File: src/rtl/serial_subtractor_if.sv
// Handshake and operand/result bundle for the bit-serial subtractor.
// The master issues operations and the slave (the subtractor) returns results.
interface serial_subtractor_if #(
  parameter int WIDTH = 4
);
  logic             start;
  logic [WIDTH-1:0] a;
  logic [WIDTH-1:0] b;
  logic             bin;
  logic             busy;
  logic             done;
  logic [WIDTH-1:0] diff;
  logic             bout;
  logic             ovf;

  modport master (
    output start, a, b, bin,
    input  busy, done, diff, bout, ovf
  );

  modport slave (
    input  start, a, b, bin,
    output busy, done, diff, bout, ovf
  );
endinterface

File: src/rtl/serial_subtractor.sv
// Bit-serial ripple-borrow subtractor: diff = a - b - bin, one bit per clock, LSB first.
// A single full-subtractor cell plus a borrow flop; the result is published only on completion.
module serial_subtractor #(
  parameter int WIDTH = 4
) (
  input  logic                 clk,
  input  logic                 rst,
  serial_subtractor_if.slave   s
);

  localparam int                CNT_W    = $clog2(WIDTH) + 1;
  localparam logic [CNT_W-1:0]  LAST_BIT = CNT_W'(WIDTH - 1);

  typedef enum logic [1:0] {
    IDLE  = 2'd0,
    SHIFT = 2'd1,
    DONE  = 2'd2
  } state_t;

  state_t           r_state;
  state_t           w_state_next;

  logic [WIDTH-1:0] r_a_sh;
  logic [WIDTH-1:0] r_b_sh;
  logic [WIDTH-1:0] r_res;
  logic [CNT_W-1:0] r_cnt;
  logic             r_br;

  logic [WIDTH-1:0] r_diff;
  logic             r_bout;
  logic             r_ovf;

  logic             w_accept;
  logic             w_last;
  logic             w_busy;
  logic             w_done;
  logic             w_ai;
  logic             w_bi;
  logic             w_di;
  logic             w_bo;
  logic             w_ovf;
  logic [WIDTH-1:0] w_res_next;

  // Full-subtractor cell on the current LSBs of the operand shift registers.
  always_comb begin
    w_ai       = r_a_sh[0];
    w_bi       = r_b_sh[0];
    w_di       = w_ai ^ w_bi ^ r_br;
    w_bo       = (~w_ai & w_bi) | (~(w_ai ^ w_bi) & r_br);
    w_res_next = {w_di, r_res[WIDTH-1:1]};
    // On the last bit the operand LSBs are the original sign bits, so no extra copy is kept.
    w_ovf      = (w_ai != w_bi) & (w_res_next[WIDTH-1] != w_ai);
  end

  // NOTE: every combinational output gets a default first so no path leaves it unassigned (no latch).
  always_comb begin
    w_state_next = r_state;
    w_accept     = 1'b0;
    w_last       = 1'b0;
    w_busy       = 1'b0;
    w_done       = 1'b0;
    unique case (r_state)
      IDLE: begin
        if (s.start) begin
          w_accept     = 1'b1;
          w_state_next = SHIFT;
        end
      end
      SHIFT: begin
        w_busy = 1'b1;
        if (r_cnt == LAST_BIT) begin
          w_last       = 1'b1;
          w_state_next = DONE;
        end
      end
      DONE: begin
        w_done = 1'b1;
        if (s.start) begin
          w_accept     = 1'b1;
          w_state_next = SHIFT;
        end else begin
          w_state_next = IDLE;
        end
      end
      default: w_state_next = IDLE;
    endcase
  end

  // NOTE: sequential state uses non-blocking assignments so every flop samples pre-edge values.
  always_ff @(posedge clk) begin
    if (rst) begin
      r_state <= IDLE;
      r_a_sh  <= '0;
      r_b_sh  <= '0;
      r_res   <= '0;
      r_cnt   <= '0;
      r_br    <= 1'b0;
      r_diff  <= '0;
      r_bout  <= 1'b0;
      r_ovf   <= 1'b0;
    end else begin
      r_state <= w_state_next;
      if (w_accept) begin
        r_a_sh <= s.a;
        r_b_sh <= s.b;
        r_br   <= s.bin;
        r_cnt  <= '0;
        r_res  <= '0;
      end else if (r_state == SHIFT) begin
        r_a_sh <= r_a_sh >> 1;
        r_b_sh <= r_b_sh >> 1;
        r_br   <= w_bo;
        r_cnt  <= r_cnt + 1'b1;
        r_res  <= w_res_next;
        if (w_last) begin
          r_diff <= w_res_next;
          r_bout <= w_bo;
          r_ovf  <= w_ovf;
        end
      end
    end
  end

  assign s.busy = w_busy;
  assign s.done = w_done;
  assign s.diff = r_diff;
  assign s.bout = r_bout;
  assign s.ovf  = r_ovf;

endmodule

File: src/flat_wrapper.sv
// flat-port wrapper written by rule: the top's interface ports become plain ports
module serial_subtractor_flat 
#(
  parameter int WIDTH = 4
)
  (clk, rst, s_start, s_a, s_b, s_bin, s_busy, s_done, s_diff, s_bout, s_ovf);
  serial_subtractor_if #(.WIDTH(WIDTH)) s_i ();
  input  logic clk;
  input  logic rst;
  input wire logic [$bits(s_i.start)-1:0] s_start;
  input wire logic [$bits(s_i.a)-1:0] s_a;
  input wire logic [$bits(s_i.b)-1:0] s_b;
  input wire logic [$bits(s_i.bin)-1:0] s_bin;
  output wire logic [$bits(s_i.busy)-1:0] s_busy;
  output wire logic [$bits(s_i.done)-1:0] s_done;
  output wire logic [$bits(s_i.diff)-1:0] s_diff;
  output wire logic [$bits(s_i.bout)-1:0] s_bout;
  output wire logic [$bits(s_i.ovf)-1:0] s_ovf;
  assign s_i.start = s_start;
  assign s_i.a = s_a;
  assign s_i.b = s_b;
  assign s_i.bin = s_bin;
  assign s_busy = s_i.busy;
  assign s_done = s_i.done;
  assign s_diff = s_i.diff;
  assign s_bout = s_i.bout;
  assign s_ovf = s_i.ovf;
  serial_subtractor #(.WIDTH(WIDTH)) u_core (.clk(clk), .rst(rst), .s(s_i));
endmodule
======
Exact retyping is needed for the line with "assign s_busy = s_i.busy;" and for each line after it through the end of the listing above; no other lines belong.

  assign s_busy = s_i.busy;
  assign s_done = s_i.done;
  assign s_diff = s_i.diff;
  assign s_bout = s_i.bout;
  assign s_ovf = s_i.ovf;
  serial_subtractor #(.WIDTH(WIDTH)) u_core (.clk(clk), .rst(rst), .s(s_i));
endmodule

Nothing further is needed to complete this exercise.